Thursday, December 16, 2010

16. “The Moon In June”

Soft Machine, Third (Columbia, 1970); composed by Robert Wyatt

“The Moon In June” is a nineteen minute last gasp of unassuming greatness from an English band that was pioneering (or succumbing to) a kind of electrified doodling that could be marketed as “jazz-rock,” but on this double-LP comprising one title per side, it was their jazziest player – drummer and vocalist Robert Wyatt – who crafted the only non-instrumental track, and the songiest song. And in a period when tedious nineteen minute (or longer) epics were becoming a common ploy among the ambitious, this track is unlike any other. Wyatt warbles a bunch of words about sex and homesickness that he sounds like he is drumming to, and has claimed in interviews that he has absolutely no memory of.
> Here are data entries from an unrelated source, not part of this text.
===== src/rtl/vga_timing_gen.sv =====
// Parametrised VGA raster timing generator with pixel-clock enable, sync polarity,
// registered sync/DE/strobes and a frame-synchronous pattern/pixel output stage.
module vga_timing_gen #(
    parameter int H_ACTIVE   = 640,
    parameter int H_FP       = 16,
    parameter int H_SYNC     = 96,
    parameter int H_BP       = 48,
    parameter int V_ACTIVE   = 480,
    parameter int V_FP       = 10,
    parameter int V_SYNC     = 2,
    parameter int V_BP       = 33,
    parameter int H_POL      = 0,
    parameter int V_POL      = 0,
    parameter int COLOR_BITS = 4,
    parameter int CLK_DIV    = 1,
    localparam int H_TOTAL   = H_ACTIVE + H_FP + H_SYNC + H_BP,
    localparam int V_TOTAL   = V_ACTIVE + V_FP + V_SYNC + V_BP,
    localparam int HW        = $clog2(H_TOTAL),
    localparam int VW        = $clog2(V_TOTAL),
    localparam int CW        = 3 * COLOR_BITS
) (
    input  logic          clk,
    input  logic          reset,
    input  logic [1:0]    mode,
    input  logic [CW-1:0] pix_in,
    output logic [HW-1:0] x,
    output logic [VW-1:0] y,
    output logic [CW-1:0] rgb,
    output logic          hsync,
    output logic          vsync,
    output logic          de,
    output logic          line_start,
    output logic          frame_start
);

    localparam int DW = (CLK_DIV > 1) ? $clog2(CLK_DIV) : 1;
    localparam logic [HW-1:0] H_LAST = HW'(H_TOTAL - 1);
    localparam logic [VW-1:0] V_LAST = VW'(V_TOTAL - 1);
    localparam logic H_ON = (H_POL != 0);
    localparam logic V_ON = (V_POL != 0);

    logic [DW-1:0] div;
    logic          pe;
    logic [HW-1:0] h;
    logic [VW-1:0] v;
    logic [1:0]    mode_q;
    logic [1:0]    mode_eff;
    logic          at_origin;
    logic          active;
    logic          hs_win;
    logic          vs_win;
    logic [2:0]    bar;
    logic [CW-1:0] pattern;

    generate
        if (CLK_DIV > 1) begin : g_div
            always_ff @(posedge clk) begin
                if (!reset)
                    div <= '0;
                else if (div == DW'(CLK_DIV - 1))
                    div <= '0;
                else
                    div <= div + DW'(1);
            end
        end else begin : g_nodiv
            assign div = '0;
        end
    endgenerate

    assign pe = (div == '0);

    always_ff @(posedge clk) begin
        if (!reset) begin
            h <= '0;
            v <= '0;
        end else if (pe) begin
            if (h == H_LAST) begin
                h <= '0;
                v <= (v == V_LAST) ? '0 : v + VW'(1);
            end else begin
                h <= h + HW'(1);
            end
        end
    end

    assign x = h;
    assign y = v;

    // Windows compared in 32 bits so a sync window ending at H_TOTAL cannot wrap.
    assign at_origin = (h == '0) && (v == '0);
    assign active    = (32'(h) < H_ACTIVE) && (32'(v) < V_ACTIVE);
    assign hs_win    = (32'(h) >= H_ACTIVE + H_FP) && (32'(h) < H_ACTIVE + H_FP + H_SYNC);
    assign vs_win    = (32'(v) >= V_ACTIVE + V_FP) && (32'(v) < V_ACTIVE + V_FP + V_SYNC);
    assign mode_eff  = at_origin ? mode : mode_q;

    always_comb begin
        bar = '0;
        for (int k = 1; k < 8; k++)
            if (32'(h) >= (k * H_ACTIVE) / 8)
                bar = bar + 3'd1;
    end

    always_comb begin
        pattern = '0;
        case (mode_eff)
            2'd0:    pattern = pix_in;
            2'd1:    pattern = (h[3] ^ v[3]) ? '1 : '0;
            2'd2:    pattern = {{COLOR_BITS{bar[2]}}, {COLOR_BITS{bar[1]}}, {COLOR_BITS{bar[0]}}};
            default: pattern = '0;
        endcase
    end

    always_ff @(posedge clk) begin
        if (!reset) begin
            mode_q      <= '0;
            rgb         <= '0;
            de          <= 1'b0;
            hsync       <= ~H_ON;
            vsync       <= ~V_ON;
            line_start  <= 1'b0;
            frame_start <= 1'b0;
        end else begin
            line_start  <= 1'b0;
            frame_start <= 1'b0;
            if (pe) begin
                if (at_origin)
                    mode_q <= mode;
                de          <= active;
                hsync       <= hs_win ? H_ON : ~H_ON;
                vsync       <= vs_win ? V_ON : ~V_ON;
                rgb         <= active ? pattern : '0;
                line_start  <= (h == '0);
                frame_start <= at_origin;
            end
        end
    end

endmodule
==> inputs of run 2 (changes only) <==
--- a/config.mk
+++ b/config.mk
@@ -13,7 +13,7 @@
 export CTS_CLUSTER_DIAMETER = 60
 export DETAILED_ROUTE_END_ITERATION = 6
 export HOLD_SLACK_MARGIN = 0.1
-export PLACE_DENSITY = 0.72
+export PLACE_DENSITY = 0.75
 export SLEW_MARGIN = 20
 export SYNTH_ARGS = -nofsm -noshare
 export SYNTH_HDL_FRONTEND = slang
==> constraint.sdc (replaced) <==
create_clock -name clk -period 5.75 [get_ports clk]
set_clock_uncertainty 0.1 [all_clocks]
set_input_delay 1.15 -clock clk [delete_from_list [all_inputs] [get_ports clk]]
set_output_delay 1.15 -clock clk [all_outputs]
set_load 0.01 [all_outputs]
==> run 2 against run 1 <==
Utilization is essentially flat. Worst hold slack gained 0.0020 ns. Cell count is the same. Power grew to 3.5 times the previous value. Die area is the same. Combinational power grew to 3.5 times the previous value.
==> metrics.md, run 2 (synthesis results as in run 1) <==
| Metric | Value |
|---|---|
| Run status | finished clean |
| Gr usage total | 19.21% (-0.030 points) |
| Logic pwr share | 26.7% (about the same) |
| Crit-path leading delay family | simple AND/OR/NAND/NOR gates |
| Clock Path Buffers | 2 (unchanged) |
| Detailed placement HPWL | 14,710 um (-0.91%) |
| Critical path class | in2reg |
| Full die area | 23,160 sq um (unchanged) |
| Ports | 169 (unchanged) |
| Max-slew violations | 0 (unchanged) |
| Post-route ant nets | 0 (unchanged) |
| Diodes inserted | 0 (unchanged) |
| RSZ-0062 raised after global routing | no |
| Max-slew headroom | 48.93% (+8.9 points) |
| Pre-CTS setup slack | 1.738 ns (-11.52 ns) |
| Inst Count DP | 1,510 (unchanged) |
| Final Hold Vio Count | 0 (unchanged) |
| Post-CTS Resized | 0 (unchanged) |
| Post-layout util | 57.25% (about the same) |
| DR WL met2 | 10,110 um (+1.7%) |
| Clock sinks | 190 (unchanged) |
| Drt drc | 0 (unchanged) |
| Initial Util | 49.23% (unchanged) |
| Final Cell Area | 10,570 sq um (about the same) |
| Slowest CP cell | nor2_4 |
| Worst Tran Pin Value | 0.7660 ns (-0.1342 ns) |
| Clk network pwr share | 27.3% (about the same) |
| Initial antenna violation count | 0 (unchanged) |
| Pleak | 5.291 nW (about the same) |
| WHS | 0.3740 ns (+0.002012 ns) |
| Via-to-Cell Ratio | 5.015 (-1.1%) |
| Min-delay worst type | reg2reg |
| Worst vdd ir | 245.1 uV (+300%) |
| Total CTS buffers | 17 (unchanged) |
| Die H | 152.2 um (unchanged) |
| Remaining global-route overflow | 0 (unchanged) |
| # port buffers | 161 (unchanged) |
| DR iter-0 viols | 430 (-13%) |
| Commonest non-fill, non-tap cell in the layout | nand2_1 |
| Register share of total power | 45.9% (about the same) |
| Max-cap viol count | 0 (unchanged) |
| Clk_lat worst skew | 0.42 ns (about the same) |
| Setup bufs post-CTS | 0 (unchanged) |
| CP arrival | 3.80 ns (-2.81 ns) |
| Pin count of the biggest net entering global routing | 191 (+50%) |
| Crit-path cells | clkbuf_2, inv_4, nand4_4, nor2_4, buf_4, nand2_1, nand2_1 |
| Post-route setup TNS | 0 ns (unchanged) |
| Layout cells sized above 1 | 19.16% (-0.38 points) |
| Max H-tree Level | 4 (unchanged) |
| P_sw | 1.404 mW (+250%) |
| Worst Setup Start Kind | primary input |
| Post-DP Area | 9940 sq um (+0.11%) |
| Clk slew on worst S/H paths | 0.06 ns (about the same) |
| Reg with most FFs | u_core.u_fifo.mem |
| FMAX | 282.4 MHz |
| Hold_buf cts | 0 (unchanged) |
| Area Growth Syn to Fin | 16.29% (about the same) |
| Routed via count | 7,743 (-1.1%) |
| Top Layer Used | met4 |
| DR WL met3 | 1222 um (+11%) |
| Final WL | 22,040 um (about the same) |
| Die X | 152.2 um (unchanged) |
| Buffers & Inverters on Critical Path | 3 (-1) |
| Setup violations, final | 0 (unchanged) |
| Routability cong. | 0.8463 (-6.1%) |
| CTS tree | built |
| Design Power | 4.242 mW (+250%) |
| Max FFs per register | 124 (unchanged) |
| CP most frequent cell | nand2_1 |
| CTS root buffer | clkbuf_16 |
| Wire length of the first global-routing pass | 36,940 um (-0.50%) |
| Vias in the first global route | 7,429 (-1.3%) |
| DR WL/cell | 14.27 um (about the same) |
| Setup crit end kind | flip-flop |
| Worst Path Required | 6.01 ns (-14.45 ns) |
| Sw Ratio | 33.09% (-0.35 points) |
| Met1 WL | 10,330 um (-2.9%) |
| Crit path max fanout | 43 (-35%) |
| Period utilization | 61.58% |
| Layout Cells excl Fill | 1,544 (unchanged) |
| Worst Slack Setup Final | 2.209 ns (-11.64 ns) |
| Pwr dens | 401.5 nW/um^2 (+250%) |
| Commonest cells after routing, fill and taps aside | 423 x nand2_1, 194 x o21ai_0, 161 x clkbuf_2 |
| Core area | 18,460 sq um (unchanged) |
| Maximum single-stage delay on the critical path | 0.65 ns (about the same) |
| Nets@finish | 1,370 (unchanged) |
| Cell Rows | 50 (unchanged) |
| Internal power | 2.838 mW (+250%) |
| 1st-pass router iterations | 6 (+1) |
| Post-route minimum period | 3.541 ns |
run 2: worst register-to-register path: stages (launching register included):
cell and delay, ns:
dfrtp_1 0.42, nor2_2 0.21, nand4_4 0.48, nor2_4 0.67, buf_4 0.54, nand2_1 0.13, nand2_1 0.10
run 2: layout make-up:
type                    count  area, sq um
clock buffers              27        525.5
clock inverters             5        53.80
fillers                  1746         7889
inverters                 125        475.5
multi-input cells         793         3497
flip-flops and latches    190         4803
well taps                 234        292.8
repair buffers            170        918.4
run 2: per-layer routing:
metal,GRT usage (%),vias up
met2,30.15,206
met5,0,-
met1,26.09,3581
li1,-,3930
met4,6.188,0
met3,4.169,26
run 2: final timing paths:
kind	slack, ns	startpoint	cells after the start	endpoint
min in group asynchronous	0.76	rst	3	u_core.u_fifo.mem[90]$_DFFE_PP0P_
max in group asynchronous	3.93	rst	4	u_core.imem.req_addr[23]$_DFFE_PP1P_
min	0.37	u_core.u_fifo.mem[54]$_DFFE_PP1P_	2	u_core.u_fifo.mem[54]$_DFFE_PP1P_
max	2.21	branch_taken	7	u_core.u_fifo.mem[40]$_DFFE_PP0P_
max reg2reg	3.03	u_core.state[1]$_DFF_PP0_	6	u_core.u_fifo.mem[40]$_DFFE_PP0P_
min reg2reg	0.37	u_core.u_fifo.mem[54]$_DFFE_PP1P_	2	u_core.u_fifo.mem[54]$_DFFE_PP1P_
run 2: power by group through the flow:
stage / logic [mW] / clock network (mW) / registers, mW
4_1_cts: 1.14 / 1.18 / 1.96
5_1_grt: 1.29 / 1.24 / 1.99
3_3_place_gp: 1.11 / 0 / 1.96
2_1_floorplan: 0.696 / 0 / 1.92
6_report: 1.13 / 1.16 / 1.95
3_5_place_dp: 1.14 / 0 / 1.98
But all are buoyed by an oddly discursive melody that steadily varies but never quite repeats; it just snakes across the record sounding like nothing but itself, until the music gives way to the best jazzy-rock playing on the record and a moaning coda with demented violin soloing over manipulated tapes. Wyatt’s departure from this group soon after was so acrimonious that he claims his confidence never really recovered from it, but his group never recovered from this.

Note: For Advent, 25 secular essays about 25 songs, one per day from Dec. 1 through Dec. 25. Each essay is exactly 200 words long.